What the task requires:
When you reach the entries, transcribe each one exactly.

Stored records:
++++++++++++++++++++

**src/rtl/risc16_pkg.sv**
```systemverilog
// Shared constants for the 16-bit RISC core.
// Used by fetch, core and control unit.
package risc16_pkg;
  localparam int INSTR_W = 16;
  localparam logic [INSTR_W-1:0] NOP = 16'h0000;
  localparam int RESET_PC_DEF = 0;
endpackage

```
**src/rtl/instr_fetch_fifo.sv**
```systemverilog
// Prefetch queue: word + pc per entry, flushable.
// Head is held in its own registers so it keeps its last value when empty.
module fetch_fifo
  import risc16_pkg::*;
#(
  parameter int ADDR_W = 8,
  parameter int DEPTH  = 4,
  localparam int PW = $clog2(DEPTH),
  localparam int CW = PW + 1
) (
  input  logic               clk,
  input  logic               reset,
  input  logic               push,
  input  logic [INSTR_W-1:0] push_data,
  input  logic [ADDR_W-1:0]  push_pc,
  input  logic               pop,
  input  logic               flush,
  output logic [CW-1:0]      count,
  output logic               head_valid,
  output logic [INSTR_W-1:0] head_data,
  output logic [ADDR_W-1:0]  head_pc
);

  logic [INSTR_W-1:0] data_q [DEPTH];
  logic [ADDR_W-1:0]  pc_q   [DEPTH];

  logic [PW-1:0]      rd_q, rd_d;
  logic [PW-1:0]      wr_q, wr_d;
  logic [CW-1:0]      cnt_q, cnt_d;
  logic               hv_q, hv_d;
  logic [INSTR_W-1:0] hdata_q, hdata_d;
  logic [ADDR_W-1:0]  hpc_q, hpc_d;

  // Pointer/count update and next head selection
  always_comb begin
    rd_d    = rd_q;
    wr_d    = wr_q;
    cnt_d   = cnt_q;
    hdata_d = hdata_q;
    hpc_d   = hpc_q;
    if (flush) begin
      rd_d  = '0;
      wr_d  = '0;
      cnt_d = '0;
    end else begin
      rd_d  = rd_q + PW'(pop);
      wr_d  = wr_q + PW'(push);
      cnt_d = cnt_q + CW'(push) - CW'(pop);
    end
    hv_d = (cnt_d != '0);
    if (hv_d) begin
      if (cnt_q == CW'(pop)) begin
        hdata_d = push_data;
        hpc_d   = push_pc;
      end else begin
        hdata_d = data_q[rd_d];
        hpc_d   = pc_q[rd_d];
      end
    end
  end

  // Entry storage write
  always_ff @(posedge clk) begin
    if (push && !flush) begin
      data_q[wr_q] <= push_data;
      pc_q[wr_q]   <= push_pc;
    end
  end

  // Control and head registers
  always_ff @(posedge clk) begin
    if (reset) begin
      rd_q    <= '0;
      wr_q    <= '0;
      cnt_q   <= '0;
      hv_q    <= 1'b0;
      hdata_q <= NOP;
      hpc_q   <= '0;
    end else begin
      rd_q    <= rd_d;
      wr_q    <= wr_d;
      cnt_q   <= cnt_d;
      hv_q    <= hv_d;
      hdata_q <= hdata_d;
      hpc_q   <= hpc_d;
    end
  end

  assign count      = cnt_q;
  assign head_valid = hv_q;
  assign head_data  = hdata_q;
  assign head_pc    = hpc_q;

endmodule

```
**src/rtl/instr_fetch.sv**
```systemverilog
// Fetch stage: PC, imem request issue, kill on redirect.
// Returned words are queued in fetch_fifo and handed to the core.
module instr_fetch
  import risc16_pkg::*;
#(
  parameter int ADDR_W   = 8,
  parameter int DEPTH    = 4,
  parameter int RESET_PC = RESET_PC_DEF
) (
  input  logic               clk,
  input  logic               reset,
  input  logic               enable,
  input  logic               pc_load,
  input  logic [ADDR_W-1:0]  pc_load_addr,
  output logic               imem_req,
  output logic [ADDR_W-1:0]  imem_addr,
  input  logic [INSTR_W-1:0] imem_rdata,
  output logic               instr_valid,
  output logic [INSTR_W-1:0] instruction,
  output logic [ADDR_W-1:0]  instr_pc,
  input  logic               instr_ready
);

  localparam int CW = $clog2(DEPTH) + 1;
  localparam logic [ADDR_W-1:0] RST_PC = ADDR_W'(RESET_PC);
  localparam logic [CW:0] DEPTH_V = (CW + 1)'(DEPTH);

  logic [ADDR_W-1:0] fetch_pc_q, fetch_pc_d;
  logic [ADDR_W-1:0] req_addr_q, req_addr_d;
  logic              inflight_q, inflight_d;

  logic [CW-1:0] count;
  logic [CW:0]   occ;
  logic          issue;
  logic          push;
  logic          pop;

  // Issue when the queue can absorb every outstanding word
  always_comb begin
    occ   = {1'b0, count} + {{CW{1'b0}}, inflight_q};
    issue = !reset && enable && !pc_load && (occ < DEPTH_V);
    push  = inflight_q && !pc_load;
    pop   = instr_valid && instr_ready;
    imem_req  = issue;
    imem_addr = reset ? RST_PC : fetch_pc_q;
  end

  // Next PC, in-flight flag and return address
  always_comb begin
    fetch_pc_d = fetch_pc_q;
    if (pc_load) begin
      fetch_pc_d = pc_load_addr;
    end else if (issue) begin
      fetch_pc_d = fetch_pc_q + ADDR_W'(1);
    end
    inflight_d = issue;
    req_addr_d = issue ? fetch_pc_q : req_addr_q;
  end

  // Fetch state registers
  always_ff @(posedge clk) begin
    if (reset) begin
      fetch_pc_q <= RST_PC;
      req_addr_q <= RST_PC;
      inflight_q <= 1'b0;
    end else begin
      fetch_pc_q <= fetch_pc_d;
      req_addr_q <= req_addr_d;
      inflight_q <= inflight_d;
    end
  end

  fetch_fifo #(
    .ADDR_W (ADDR_W),
    .DEPTH  (DEPTH)
  ) u_fifo (
    .clk        (clk),
    .reset      (reset),
    .push       (push),
    .push_data  (imem_rdata),
    .push_pc    (req_addr_q),
    .pop        (pop),
    .flush      (pc_load),
    .count      (count),
    .head_valid (instr_valid),
    .head_data  (instruction),
    .head_pc    (instr_pc)
  );

endmodule
```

++++++++++++++++++++

Answer below:
**src/rtl/risc16_pkg.sv**
```systemverilog
// Shared constants for the 16-bit RISC core.
// Used by fetch, core and control unit.
package risc16_pkg;
  localparam int INSTR_W = 16;
  localparam logic [INSTR_W-1:0] NOP = 16'h0000;
  localparam int RESET_PC_DEF = 0;
endpackage

```
**src/rtl/instr_fetch_fifo.sv**
```systemverilog
// Prefetch queue: word + pc per entry, flushable.
// Head is held in its own registers so it keeps its last value when empty.
module fetch_fifo
  import risc16_pkg::*;
#(
  parameter int ADDR_W = 8,
  parameter int DEPTH  = 4,
  localparam int PW = $clog2(DEPTH),
  localparam int CW = PW + 1
) (
  input  logic               clk,
  input  logic               reset,
  input  logic               push,
  input  logic [INSTR_W-1:0] push_data,
  input  logic [ADDR_W-1:0]  push_pc,
  input  logic               pop,
  input  logic               flush,
  output logic [CW-1:0]      count,
  output logic               head_valid,
  output logic [INSTR_W-1:0] head_data,
  output logic [ADDR_W-1:0]  head_pc
);

  logic [INSTR_W-1:0] data_q [DEPTH];
  logic [ADDR_W-1:0]  pc_q   [DEPTH];

  logic [PW-1:0]      rd_q, rd_d;
  logic [PW-1:0]      wr_q, wr_d;
  logic [CW-1:0]      cnt_q, cnt_d;
  logic               hv_q, hv_d;
  logic [INSTR_W-1:0] hdata_q, hdata_d;
  logic [ADDR_W-1:0]  hpc_q, hpc_d;

  // Pointer/count update and next head selection
  always_comb begin
    rd_d    = rd_q;
    wr_d    = wr_q;
    cnt_d   = cnt_q;
    hdata_d = hdata_q;
    hpc_d   = hpc_q;
    if (flush) begin
      rd_d  = '0;
      wr_d  = '0;
      cnt_d = '0;
    end else begin
      rd_d  = rd_q + PW'(pop);
      wr_d  = wr_q + PW'(push);
      cnt_d = cnt_q + CW'(push) - CW'(pop);
    end
    hv_d = (cnt_d != '0);
    if (hv_d) begin
      if (cnt_q == CW'(pop)) begin
        hdata_d = push_data;
        hpc_d   = push_pc;
      end else begin
        hdata_d = data_q[rd_d];
        hpc_d   = pc_q[rd_d];
      end
    end
  end

  // Entry storage write
  always_ff @(posedge clk) begin
    if (push && !flush) begin
      data_q[wr_q] <= push_data;
      pc_q[wr_q]   <= push_pc;
    end
  end

  // Control and head registers
  always_ff @(posedge clk) begin
    if (reset) begin
      rd_q    <= '0;
      wr_q    <= '0;
      cnt_q   <= '0;
      hv_q    <= 1'b0;
      hdata_q <= NOP;
      hpc_q   <= '0;
    end else begin
      rd_q    <= rd_d;
      wr_q    <= wr_d;
      cnt_q   <= cnt_d;
      hv_q    <= hv_d;
      hdata_q <= hdata_d;
      hpc_q   <= hpc_d;
    end
  end

  assign count      = cnt_q;
  assign head_valid = hv_q;
  assign head_data  = hdata_q;
  assign head_pc    = hpc_q;

endmodule

```
**src/rtl/instr_fetch.sv**
```systemverilog
// Fetch stage: PC, imem request issue, kill on redirect.
// Returned words are queued in fetch_fifo and handed to the core.
module instr_fetch
  import risc16_pkg::*;
#(
  parameter int ADDR_W   = 8,
  parameter int DEPTH    = 4,
  parameter int RESET_PC = RESET_PC_DEF
) (
  input  logic               clk,
  input  logic               reset,
  input  logic               enable,
  input  logic               pc_load,
  input  logic [ADDR_W-1:0]  pc_load_addr,
  output logic               imem_req,
  output logic [ADDR_W-1:0]  imem_addr,
  input  logic [INSTR_W-1:0] imem_rdata,
  output logic               instr_valid,
  output logic [INSTR_W-1:0] instruction,
  output logic [ADDR_W-1:0]  instr_pc,
  input  logic               instr_ready
);

  localparam int CW = $clog2(DEPTH) + 1;
  localparam logic [ADDR_W-1:0] RST_PC = ADDR_W'(RESET_PC);
  localparam logic [CW:0] DEPTH_V = (CW + 1)'(DEPTH);

  logic [ADDR_W-1:0] fetch_pc_q, fetch_pc_d;
  logic [ADDR_W-1:0] req_addr_q, req_addr_d;
  logic              inflight_q, inflight_d;

  logic [CW-1:0] count;
  logic [CW:0]   occ;
  logic          issue;
  logic          push;
  logic          pop;

  // Issue when the queue can absorb every outstanding word
  always_comb begin
    occ   = {1'b0, count} + {{CW{1'b0}}, inflight_q};
    issue = !reset && enable && !pc_load && (occ < DEPTH_V);
    push  = inflight_q && !pc_load;
    pop   = instr_valid && instr_ready;
    imem_req  = issue;
    imem_addr = reset ? RST_PC : fetch_pc_q;
  end

  // Next PC, in-flight flag and return address
  always_comb begin
    fetch_pc_d = fetch_pc_q;
    if (pc_load) begin
      fetch_pc_d = pc_load_addr;
    end else if (issue) begin
      fetch_pc_d = fetch_pc_q + ADDR_W'(1);
    end
    inflight_d = issue;
    req_addr_d = issue ? fetch_pc_q : req_addr_q;
  end

  // Fetch state registers
  always_ff @(posedge clk) begin
    if (reset) begin
      fetch_pc_q <= RST_PC;
      req_addr_q <= RST_PC;
      inflight_q <= 1'b0;
    end else begin
      fetch_pc_q <= fetch_pc_d;
      req_addr_q <= req_addr_d;
      inflight_q <= inflight_d;
    end
  end

  fetch_fifo #(
    .ADDR_W (ADDR_W),
    .DEPTH  (DEPTH)
  ) u_fifo (
    .clk        (clk),
    .reset      (reset),
    .push       (push),
    .push_data  (imem_rdata),
    .push_pc    (req_addr_q),
    .pop        (pop),
    .flush      (pc_load),
    .count      (count),
    .head_valid (instr_valid),
    .head_data  (instruction),
    .head_pc    (instr_pc)
  );

endmodule
```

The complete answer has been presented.